Madhabi Puri Buch, the Chairman of SEBI, has initiated a landmark proposal in the backdrop of the Capital Market Regulation Implementing Bill relating to the IPO trading landscape. 'When Listed' would allow a trading-wise immediate opening in the case of the closure of the IPO on the third day. It will no longer require the traditional three-day duration for the shares to be listed on the exchange. Be it the National Stock Exchange (NSE) or the Bombay Stock Exchange (BSE), it will list its respective shares for trading.
The proposal suggests introducing a ‘when-listed’ trading period between an IPO’s closure and its listing on exchanges, replacing the current informal ‘curb trading’ phase. This aims to regulate grey market activity, enhance transparency, and build investor trust by allowing trades in a structured, transparent environment.
The Proposal's Framework: SEBI is considering a move whereby potential investors, if they so desire, can trade in the shares of pre IPO companies in the pre-listing equity market. Once the IPO closes, immediate trading can take off soon afterwards, presenting a first-time opportunity for the market to vertically assess the new security even before it is finally in the market.
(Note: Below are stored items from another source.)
File: flow/constraint.sdc
create_clock -name core_clock -period 7.5 [get_ports {clk_i}]
set_input_delay 1.5000 -clock core_clock [delete_from_list [all_inputs] [get_ports {clk_i}]]
set_output_delay 1.5000 -clock core_clock [all_outputs]
set_load 0.01 [all_outputs]
File: flow/run.sh
#!/bin/bash
# the make line also repeats each setting of config.mk as NAME=value (left out here)
make -C /OpenROAD-flow-scripts/flow DESIGN_CONFIG=/design/flow/config.mk WORK_HOME=/design/flow/orfs CLKGATE_MAP_FILE= finish
File: flow/design.v
module multiplier #(parameter width_p="inv")
  ( input      [width_p-1:0] a_i
  , input      [width_p-1:0] b_i
  , output [(2*width_p)-1:0] c_o
  );
  assign c_o = a_i * b_i;
endmodule
module chip_top
  ( input          clk_i
  , input          reset_i
  , input          v_i
  , input  [31:0]  a_i
  , input  [31:0]  b_i
  , output         v_o
  , output [63:0]  c_o
  );
  reg        v_r, v_o_r;
  reg [31:0] a_r, b_r;
  reg [63:0] c_r;
  wire [63:0] c_n;
  multiplier #(.width_p(32)) MULT
    (.a_i(a_r)
    ,.b_i(b_r)
    ,.c_o(c_n)
    );
  always @(posedge clk_i) begin
    if (reset_i) begin
      v_r   <= 1'b0;
      v_o_r <= 1'b0;
    end else begin
      v_r   <= v_i;
      v_o_r <= v_r;
    end
    a_r <= a_i;
    b_r <= b_i;
    c_r <= c_n;
  end
  assign v_o = v_o_r;
  assign c_o = c_r;
endmodule
File: flow/config.mk
export PLATFORM = sky130hd
export DESIGN_NAME = chip_top
export DESIGN_NICKNAME = chip_top
export VERILOG_FILES = /design/flow/design.v
export SDC_FILE = /design/flow/constraint.sdc
export NUM_CORES = 4
export LEC_CHECK = 0
export CAP_MARGIN = 0
export CORE_ASPECT_RATIO = 1.33
export CORE_MARGIN = 2
export CORE_UTILIZATION = 70
export CTS_CLUSTER_DIAMETER = 234
export CTS_CLUSTER_SIZE = 100
export SETUP_SLACK_MARGIN = -0.08
export SLEW_MARGIN = 20
export TNS_END_PERCENT = 10
==> results of run 1 <==
==> what timing repair did <==
item / CTS / global route
hold buffers: 0 / 0
buffers inserted: 1 / 6
gates resized: 35 / 114
setup endpoints to repair: 24 / 27
gates cloned: 0 / 3
pin swaps: 8 / 51
==> metal layers <==
layer,vias to the layer above,share of wire [%]
li1,11600,-
met1,14200,30
met2,1436,51
met3,587,6.8
met4,0,12
met5,-,0
==> stage by stage <==
stage          std cells  worst slack [ns]  area [um^2]
5_1_grt             4779            -0.234        41400
2_1_floorplan       3824             0.420        35900
4_1_cts             4772            -0.100        40900
3_5_place_dp        4739            -0.650        40100
3_3_place_gp        4739            -0.652        40100
6_report            4783           -0.0972        41400
==> area by class of cell <==
| class | instances | area, um^2 |
|---|---|---|
| Clock buffer | 24 | 482 |
| Multi-Input combinational cell | 2603 | 29700 |
| Timing Repair Buffer | 462 | 4340 |
| Tap cell | 679 | 850 |
| Clock inverter | 8 | 150 |
| Antenna cell | 4 | 10.0 |
| Sequential cell | 130 | 2650 |
| Inverter | 873 | 3280 |
| Fill cell | 3168 | 9220 |
==> impl_metrics.toml, run 1 <==
# flow metrics
[run_status]
status = "complete, but fails checks"
violations = "setup timing"

[clocking]
cts_tree = "done"
htreeDepth = 4
clk_pin_slew_ns = 0.06
cts.sinks = 130
cts_root_buf = "clkbuf_16"
clock_path_buffers = 2
clk_latency_ns = 0.53
cts_inserted_buffers = 17

[route]
vias = 27800
wl_mm = 107
drtAntennaViolNets = 0
viasPerCell = 5.82
drc = 0
firstDrtPassIters = 6
initialDrtViolationCount = 2058
wire_per_inst_um = 22.4

[critical_path]
crit_slowest_cell = "fa_1"
crit_path_start = "b_r[8]"
arrival_ns = 8.00
crit_cells = 25
rr_worst_depth = 25
r2r_start = "b_r[8]"
reg2reg_slack_ns = -0.1
crit_top_cell = "fa_1"
crit_required_ns = 7.90
cp-start-kind = "flop"
cpPeakStageDelay_ns = 0.57
reg2reg_to = "c_r[60]"
worstSetupPathType = "reg -> reg"
crit_buf_inv = 7
worst_setup_path_end_kind = "flop"
cp_top_family = "adder cells"
endpoint = "c_r[60]"
path_max_fanout = 6

[hold_path]
holdPathStages = 1
holdPathEnd = "v_o_r"
hold_start = "v_r"
hold_path_class = "reg -> reg"

[layout]
syn_to_final_growth_pct = 15.5
nNetsFinal = 5313
fin_util_pct = 81.8

[timing]
maxSlewViolCount = 0
worst_pin_slew_ns = 0.832
worst_slack_ns = -0.0972
fin_skew_ns = 0.0261
slew_headroom_pct = 44.5
fmax_ghz = 0.132
final.setup.tns_ns = -0.204
fin_hold_ws_ns = 0.453
period_needed_ns = 7.60
hold_violations = 0
finalSetupViolCount = 3
finalCritPeriodShare_pct = 101
rsz0062_at_grt = "true"

[logic_synthesis]
synth-edff-count = 0
simple_gate_share_pct = 16.8
yosys_cells = 3824
synth.distinct_cells = 50
ys_ff = 130
top_cell = "fa_1"
top_area_share_pct = 50.0
synthArstFlopShare_pct = 0
ff_type = "dfxtp_1"
ys_sh_adder_pct = 59.2
ys_top_cells_by_count = "896 x fa_1, 873 x inv_1, 599 x and2_1"
synthCells = 3824
syn_avg_cell_area_um2 = 9.38
synth_area_mm2 = 0.0359
compound_area_share_pct = 3.79
topCombFamilyByArea = "adder cells"
yosysChipArea_mm2 = 0.0359
ys_sh_mux_pct = 0
yosys.area.top_type = "fa_1"
synth_warnings = 1
synth_nets = 5050
top_cells_by_area = "fa_1 50%, and2_1 10%, ha_1 9.2%, inv_1 9.1%, dfxtp_1 7.3%"
synth_seq_share_pct = 7.26
yosys.area_share.xor_xnor_pct = 1.51

[floorplanning]
die_w_um = 200
fp_util_pct = 70.8
coreArea_mm2 = 0.0506
die_height_um = 265
design.portCount = 132
rows = 95
die-area_mm2 = 0.0531

[global_route]
grt_busiest_layer = "met2"
grtUsageMet1_pct = 42.8
met3_usage_pct = 7.71
grt_util_met2_pct = 74.0
grt_max_degree = 33
grt-ovfl-total = 0
antenna_found_initial = 3
grt_pass1_vias = 31900
grtUsageTotal_pct = 42.6
grt_pass1_wl_mm = 169

[job]
maxCapViolCount = 0
warnings = 30

[placed_design]
hpwl_mm = 89.4
portBuffers = 131
gp_congestion = 1.03
==> run 2, diff against run 1 <==
Settings changed: CAP_MARGIN 0 to 30, CORE_ASPECT_RATIO 1.33 to unset, CORE_UTILIZATION 70 to 35, CTS_CLUSTER_DIAMETER 234 to 332, CTS_CLUSTER_SIZE 100 to unset, HOLD_SLACK_MARGIN set to 0.12, MAX_ROUTING_LAYER set to met5, MIN_ROUTING_LAYER set to met1, PLACE_DENSITY_LB_ADDON set to 0.28, SETUP_SLACK_MARGIN -0.08 to 2.17, TNS_END_PERCENT 10 to unset.
Clock period 7.5 ns to 13.2 ns, I/O delays scaled along.
==> run 2 against run 1 <==
The run now finishes clean. Non-clock buffer count down 268. Synthesized area unchanged. Sequential share of layout area up 0.28 points. Die area rose by 98%. Wire length shrank 8.9%. Global-route usage is 23 points lower. Critical endpoint is now c_r[50].
==> impl_metrics.toml, run 2 <==
# flow metrics
[logic_synthesis]
synth_area_mm2 = 0.0359
ff_type = "dfxtp_1"
syn_avg_cell_area_um2 = 9.38
synth_warnings = 1
yosysChipArea_mm2 = 0.0359
synthCells = 3824
ys_sh_adder_pct = 59.2
top_area_share_pct = 50.0
ys_top_cells_by_count = "896 x fa_1, 873 x inv_1, 599 x and2_1"
synth-edff-count = 0
compound_area_share_pct = 3.79
simple_gate_share_pct = 16.8
topCombFamilyByArea = "adder cells"
synth_seq_share_pct = 7.26
yosys.area.top_type = "fa_1"
synth.distinct_cells = 50
synth_nets = 5050
yosys.area_share.xor_xnor_pct = 1.51
top_cell = "fa_1"
top_cells_by_area = "fa_1 50%, and2_1 10%, ha_1 9.2%, inv_1 9.1%, dfxtp_1 7.3%"
synthArstFlopShare_pct = 0
ys_sh_mux_pct = 0
ys_ff = 130
yosys_cells = 3824

[route]
drtAntennaViolNets = 0
drc = 0
wire_per_inst_um = 18.8
firstDrtPassIters = 5
initialDrtViolationCount = 1325
vias = 24700
viasPerCell = 4.76
wl_mm = 97.8

[floorplanning]
die_w_um = 324
die-area_mm2 = 0.105
fp_util_pct = 35.3
die_height_um = 324
rows = 117
coreArea_mm2 = 0.102
design.portCount = 132

[job]
warnings = 26
maxCapViolCount = 0

[layout]
fin_util_pct = 38.5
syn_to_final_growth_pct = 9.19
instances_no_fill = 5200
comb_area_mm2 = 0.0292
fill_cells = 10300
seq_area_mm2 = 0.00261
nNetsFinal = 5045

[timing]
period_needed_ns = 8.56
maxSlewViolCount = 0
fin_hold_ws_ns = 0.451
finalSetupViolCount = 0
worst_slack_ns = 4.64
hold_violations = 0
slew_headroom_pct = 37.8
finalCritPeriodShare_pct = 64.8
rsz0062_at_grt = "false"
final.setup.tns_ns = 0
worst_pin_slew_ns = 0.933
fmax_ghz = 0.117
fin_skew_ns = 0.0244

[critical_path]
path_max_fanout = 32
rr_worst_depth = 22
cpPeakStageDelay_ns = 0.88
arrival_ns = 8.97
worstSetupPathType = "reg -> reg"
crit_cells = 22
crit_top_cell = "fa_1"
crit_path_start = "a_r[10]"
reg2reg_to = "c_r[50]"
crit_required_ns = 13.62
r2r_start = "a_r[10]"
crit_slowest_cell = "dfxtp_2"
cp_top_family = "adder cells"
cp-start-kind = "flop"
endpoint = "c_r[50]"
crit_chain = "nand2_1, fa_1, inv_1, fa_1, fa_1, fa_1, fa_1, fa_1, fa_1, inv_1, fa_1, inv_1, ha_1, nand4_1, nor4_1, inv_1, a211oi_1, o21ai_1, buf_4, o41ai_1, a211oi_1, xnor2_1"
worst_setup_path_end_kind = "flop"
crit_buf_inv = 5
reg2reg_slack_ns = 4.64

[placed_design]
dp_slack_ns = 4.81
dp_cells = 5168
hpwl_mm = 78.9
gp_congestion = 0.906
portBuffers = 131

[run_status]
status = "no timing/DRC/antenna violations"

[hold_path]
hold_start = "v_r"
holdPathEnd = "v_o_r"
holdPathStages = 1
hold_path_class = "reg -> reg"

[global_route]
grt-ovfl-total = 0
grt_pass1_vias = 27200
grtUsageTotal_pct = 20.0
grt_max_degree = 33
antenna_found_initial = 2
grt_pass1_wl_mm = 159

[clocking]
cts_hold_repair.buffers = 0
cts_inserted_buffers = 17
clock_path_buffers = 2
htreeDepth = 4
ctsResizeCount = 0
clk_latency_ns = 0.53
cts.sinks = 130
cts_root_buf = "clkbuf_16"
cts_tree = "done"
clk_pin_slew_ns = 0.08
cts_setup_buffers = 0
## run 2: area by class of cell
type	instances	area share, %
Timing Repair Buffer	194	4.56
Inverter	873	8.37
Tap cell	1368	4.37
Sequential cell	130	6.67
Clock inverter	14	0.460
Multi-Input combinational cell	2603	74.5
Clock buffer	17	1.09
Antenna cell	1	0.00639
## run 2: through the flow
stage / instance area (um^2)
global placement: 38600
global route: 39200
floorplan: 35900
detailed placement: 38600
CTS: 39200
finish: 39200
## run 2: layer usage
metal	up-vias	part of all wire [%]	track usage, %
met5	-	0	0
met4	0	1.5	4.44
met3	85	6.0	3.57
met2	644	46	31.5
met1	13000	47	28.6
li1	11100	-	-
==> run 3, diff against run 2 <==
Settings changed: CAP_MARGIN 30 to 10, CELL_PAD_IN_SITES_DETAIL_PLACEMENT set to 1, CORE_MARGIN 2 to 9, CORE_UTILIZATION 35 to 64, CTS_CLUSTER_DIAMETER 332 to 233, CTS_CLUSTER_SIZE set to 71, GPL_TIMING_DRIVEN set to 1, HOLD_SLACK_MARGIN 0.12 to 0.29, MAX_ROUTING_LAYER met5 to met4, MIN_ROUTING_LAYER met1 to met2, PLACE_DENSITY set to 0.36, PLACE_DENSITY_LB_ADDON 0.28 to unset, SETUP_SLACK_MARGIN 2.17 to 1.28, SLEW_MARGIN 20 to 0, TNS_END_PERCENT set to 65.
Clock period 13.2 ns to 7.5 ns, I/O delays scaled along.
==> run 3 against run 2 <==
The run now fails in clock tree synthesis (4_1_cts). Synthesized area stayed put. Die area is 38% lower. Synthesized cell count stayed put.
==> impl_metrics.toml, run 3 <==
# flow metrics
[floorplanning]
rows = 86
coreArea_mm2 = 0.0553
die-area_mm2 = 0.0649
die_height_um = 255
design.portCount = 132
die_w_um = 255
fp_util_pct = 64.9

[logic_synthesis]
yosys_cells = 3824
simple_gate_share_pct = 16.8
topCombFamilyByArea = "adder cells"
compound_area_share_pct = 3.79
ys_ff = 130
ff_type = "dfxtp_1"
ys_sh_mux_pct = 0
ys_sh_adder_pct = 59.2
synth_warnings = 1
yosys.area_share.xor_xnor_pct = 1.51
synth-edff-count = 0
synth_area_mm2 = 0.0359
top_cells_by_area = "fa_1 50%, and2_1 10%, ha_1 9.2%, inv_1 9.1%, dfxtp_1 7.3%"
top_cell = "fa_1"
synthArstFlopShare_pct = 0
synth_seq_share_pct = 7.26
syn_avg_cell_area_um2 = 9.38
ys_top_cells_by_count = "896 x fa_1, 873 x inv_1, 599 x and2_1"
yosys.area.top_type = "fa_1"
yosysChipArea_mm2 = 0.0359
synth_nets = 5050
top_area_share_pct = 50.0
synth.distinct_cells = 50
synthCells = 3824

[placed_design]
hpwl_mm = 130
gp_congestion = 1.07
portBuffers = 131

[run_status]
lastStage = "clock tree synthesis (4_1_cts)"
status = "did not finish"
error_line = "[ERROR DPL-0033] detailed placement checks failed during check placement."
run 3: through the flow:
step | setup slack, ns | area [um^2] | hold slack, ns | instances
3_5_place_dp | -0.809 | 39000 | 0.433 | 4655
3_3_place_gp | -0.242 | 39000 | 0.419 | 4655
2_1_floorplan | 0.816 | 36300 | 0.414 | 3824
==> run 4, diff against run 3 <==
Settings changed: CAP_MARGIN 10 to 20, CELL_PAD_IN_SITES_DETAIL_PLACEMENT 1 to unset, CORE_MARGIN 9 to 2, CORE_UTILIZATION 64 to 72, CTS_CLUSTER_DIAMETER 233 to unset, CTS_CLUSTER_SIZE 71 to unset, GPL_TIMING_DRIVEN 1 to unset, HOLD_SLACK_MARGIN 0.29 to unset, MAX_ROUTING_LAYER met4 to unset, MIN_ROUTING_LAYER met2 to unset, PLACE_DENSITY 0.36 to 0.92, SETUP_SLACK_MARGIN 1.28 to -0.03, SLEW_MARGIN 0 to 20, TNS_END_PERCENT 65 to unset.
Clock period 7.5 ns to 7.03 ns, I/O delays scaled along.
==> run 4 against run 3 <==
The flow stops in global routing (5_1_grt). Synthesized area unchanged. Synthesized cell count did not move. Die area shrank 20%.
==> impl_metrics.toml, run 4 <==
# flow metrics
[run_status]
status = "did not finish"
lastStage = "global routing (5_1_grt)"
error_line = "[ERROR GRT-0116] Global routing finished with congestion. Check the congestion regions in the DRC Viewer."

[logic_synthesis]
synthCells = 3824
synth_nets = 5050
yosys_cells = 3824
ys_top_cells_by_count = "896 x fa_1, 873 x inv_1, 599 x and2_1"
top_area_share_pct = 50.0
top_cells_by_area = "fa_1 50%, and2_1 10%, ha_1 9.2%, inv_1 9.1%, dfxtp_1 7.3%"
ys_sh_mux_pct = 0
syn_avg_cell_area_um2 = 9.38
ff_type = "dfxtp_1"
synthArstFlopShare_pct = 0
synth-edff-count = 0
synth_seq_share_pct = 7.26
yosysChipArea_mm2 = 0.0359
synth_warnings = 1
topCombFamilyByArea = "adder cells"
compound_area_share_pct = 3.79
synth_area_mm2 = 0.0359
ys_sh_adder_pct = 59.2
yosys.area_share.xor_xnor_pct = 1.51
ys_ff = 130
top_cell = "fa_1"
yosys.area.top_type = "fa_1"
synth.distinct_cells = 50
simple_gate_share_pct = 16.8

[placed_design]
portBuffers = 131
gp_congestion = 1.01
hpwl_mm = 98.9

[floorplanning]
rows = 81
die_w_um = 227
coreArea_mm2 = 0.0491
fp_util_pct = 73.1
die-area_mm2 = 0.0516
die_height_um = 227
design.portCount = 132

[clocking]
htreeDepth = 4
cts_root_buf = "clkbuf_16"
cts.sinks = 130
cts_inserted_buffers = 17
clock_path_buffers = 2

[global_route]
grt-ovfl-total = 111
grtUsageTotal_pct = 75.3
-- run 4: through the flow --
stage	setup slack (ns)	utilization, %	instance area [um^2]	cells
after floorplan	-0.0169	-	35900	3824
after global placement	-0.438	83.1	40700	4802
after detailed placement	-0.795	83.1	40700	4802
after CTS	-0.285	86.4	42400	4869
-- run 4: per-layer routing --
layer  overflow  track usage [%]
met1          1             72.4
met2         65             89.1
met3          1             67.3
met4         44             73.1
met5          0             42.7
-- run 4: timing repair --
item / 4_1_cts
setup buffers: 37
setup endpoints to repair: 39
hold buffers: 0
pin swaps: 129
resized: 204
==> run 5, diff against run 4 <==
Settings changed: ABC_AREA set to 0, CAP_MARGIN 20 to 25, CELL_PAD_IN_SITES_GLOBAL_PLACEMENT set to 1, CORE_ASPECT_RATIO set to 1.63, CORE_MARGIN 2 to 3, CORE_UTILIZATION 72 to 71, CTS_CLUSTER_DIAMETER set to 152, GPL_ROUTABILITY_DRIVEN set to 0, MAX_ROUTING_LAYER set to met5, PLACE_DENSITY 0.92 to unset, PLACE_DENSITY_LB_ADDON set to 0.24, SETUP_SLACK_MARGIN -0.03 to 0.68.
Clock period 7.03 ns to 7.16 ns, I/O delays scaled along.
==> run 5 against run 4 <==
The layout now fails its checks (setup timing). Synthesized area stayed put. Die area is 3.3% higher. Synthesized cell count stayed put.
==> impl_metrics.toml, run 5 <==
# flow metrics
[run_status]
status = "complete, but fails checks"
violations = "setup timing"

[clocking]
cts.sinks = 130
cts_inserted_buffers = 17
cts_hold_repair.buffers = 0
htreeDepth = 4
clock_path_buffers = 2
clk_latency_ns = 0.52
cts_root_buf = "clkbuf_16"
clk_pin_slew_ns = 0.08
cts_tree = "done"

[critical_path]
reg2reg_slack_ns = -0.56
rr_worst_depth = 27
cp_top_family = "adder cells"
path_max_fanout = 6
crit_required_ns = 7.57
crit_cells = 27
crit_top_cell = "fa_1"
worstSetupPathType = "reg -> reg"
cpPeakStageDelay_ns = 0.77
endpoint = "c_r[63]"
crit_path_start = "a_r[5]"
cp-start-kind = "flop"
crit_buf_inv = 8
reg2reg_to = "c_r[63]"
arrival_ns = 8.13
crit_slowest_cell = "fa_2"
r2r_start = "a_r[5]"
worst_setup_path_end_kind = "flop"

[logic_synthesis]
compound_area_share_pct = 3.79
yosysChipArea_mm2 = 0.0359
synth.distinct_cells = 50
synthArstFlopShare_pct = 0
top_area_share_pct = 50.0
top_cell = "fa_1"
ys_top_cells_by_count = "896 x fa_1, 873 x inv_1, 599 x and2_1"
top_cells_by_area = "fa_1 50%, and2_1 10%, ha_1 9.2%, inv_1 9.1%, dfxtp_1 7.3%"
synthCells = 3824
synth_nets = 5050
ys_ff = 130
syn_avg_cell_area_um2 = 9.38
synth_seq_share_pct = 7.26
synth-edff-count = 0
yosys.area.top_type = "fa_1"
simple_gate_share_pct = 16.8
yosys.area_share.xor_xnor_pct = 1.51
topCombFamilyByArea = "adder cells"
synth_area_mm2 = 0.0359
ff_type = "dfxtp_1"
synth_warnings = 1
ys_sh_mux_pct = 0
ys_sh_adder_pct = 59.2
yosys_cells = 3824

[layout]
fin_area_mm2 = 0.0430
fill_cells = 2509
syn_to_final_growth_pct = 20.0
fin_util_pct = 86.6
nNetsFinal = 5403

[hold_path]
hold_path_class = "reg -> reg"
holdPathStages = 1
holdPathEnd = "v_o_r"
hold_start = "v_r"

[global_route]
grt_pass1_wl_mm = 189
antenna_found_initial = 15
grt_max_degree = 33
grt-ovfl-total = 0
grt_pass1_vias = 34000
grtUsageTotal_pct = 48.1

[route]
vias = 30300
viasPerCell = 6.26
wire_per_inst_um = 26.7
drtAntennaViolNets = 0
wl_mm = 129
initialDrtViolationCount = 3302
drc = 0
firstDrtPassIters = 10

[floorplanning]
coreArea_mm2 = 0.0497
fp_util_pct = 72.2
die_height_um = 293
die_w_um = 182
design.portCount = 132
rows = 104
die-area_mm2 = 0.0533

[timing]
slew_headroom_pct = 53.1
final.setup.tns_ns = -12.34
period_needed_ns = 7.72
hold_violations = 0
worst_slack_ns = -0.564
finalSetupViolCount = 36
finalCritPeriodShare_pct = 108
maxSlewViolCount = 0
fmax_ghz = 0.129
fin_skew_ns = 0.0248
rsz0062_at_grt = "true"
worst_pin_slew_ns = 0.697
fin_hold_ws_ns = 0.448

[placed_design]
place_area_mm2 = 0.0405
portBuffers = 131
hpwl_mm = 95.1

[job]
maxCapViolCount = 0
warnings = 32
-- run 5: repair_timing --
item	CTS	global route
endpoints found under the setup margin	42	50
buffers inserted	35	24
pin swaps	124	73
cloned	2	1
resized	238	112
-- run 5: stage by stage --
step           worst slack (ns)  std cells
2_1_floorplan             0.476       3824
3_3_place_gp             -0.378       4732
3_5_place_dp             -0.471       4732
4_1_cts                  -0.242       4800
5_1_grt                  -0.838       4831
6_report                 -0.564       4837
-- run 5: area by class of cell --
class,instances,area [um^2],area share [%]
Inverter,873,3280,7.61
Clock buffer,17,425,0.989
Antenna cell,12,30.0,0.0698
Timing Repair Buffer,552,5270,12.2
Multi-Input combinational cell,2603,30400,70.7
Sequential cell,130,2660,6.18
Clock inverter,14,145,0.337
Tap cell,636,796,1.85
-- run 5: metal layers --
metal	global-route usage (%)	part of all wire [%]
met1	42.9	26
met2	79.8	48
met3	16.0	10
met4	52.3	15
met5	0.909	0.094
==> run 6, diff against run 5 <==
Settings changed: ABC_AREA 0 to unset, CAP_MARGIN 25 to 20, CELL_PAD_IN_SITES_GLOBAL_PLACEMENT 1 to unset, CORE_ASPECT_RATIO 1.63 to unset, CORE_MARGIN 3 to 2, CORE_UTILIZATION 71 to 72, CTS_CLUSTER_DIAMETER 152 to unset, GPL_ROUTABILITY_DRIVEN 0 to unset, MAX_ROUTING_LAYER met5 to unset, PLACE_DENSITY_LB_ADDON 0.24 to 0.0, SETUP_SLACK_MARGIN 0.68 to 2.08.
Clock period 7.16 ns to 7.17 ns, I/O delays scaled along.
==> run 6 against run 5 <==
Final cell count decreased by 0.52%. Wire length decreased by 1.1%. The layout still fails its checks (setup timing). Final area increased by 0.67%. Via count increased by 0.19%. Critical path type unchanged. Highest routed layer unchanged. Critical endpoint is now c_r[60].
Operational Mechanism: Under this proposed model, trading would begin as soon as the IPO process concludes, providing an early window for price discovery and market sentiment assessment. This move is expected to bring underground or grey market trading into an official framework, thereby promoting transparency and fairness in trading practices.
Significance and Benefits: The implementation of the 'When Listed' system would significantly reduce waiting times for investors, allowing market order depth with new shares. There was a potentially more efficient capital market angularity to enable preliminary appreciation of market response, thus being more realistic about the IPO-listed purpose.
Potential Market Impact: Adopting this would bring vitality and drive into the stock market in India by enhancing the liquidity and involvement of investors in public issues. It is a step ahead in creating very dynamic and inclusive markets—inviting investors to meet new IPO stocks as soon as they come into the universe.
The SEBI initiative emphasizes commitment toward an innovative market, intending to redefine and refine how IPO trade management occurs and is practised within India. However, with every sweeping reform such as this from regulatory authorities, careful evaluation and planning become mandatory to address potential risks and ensure system effectiveness.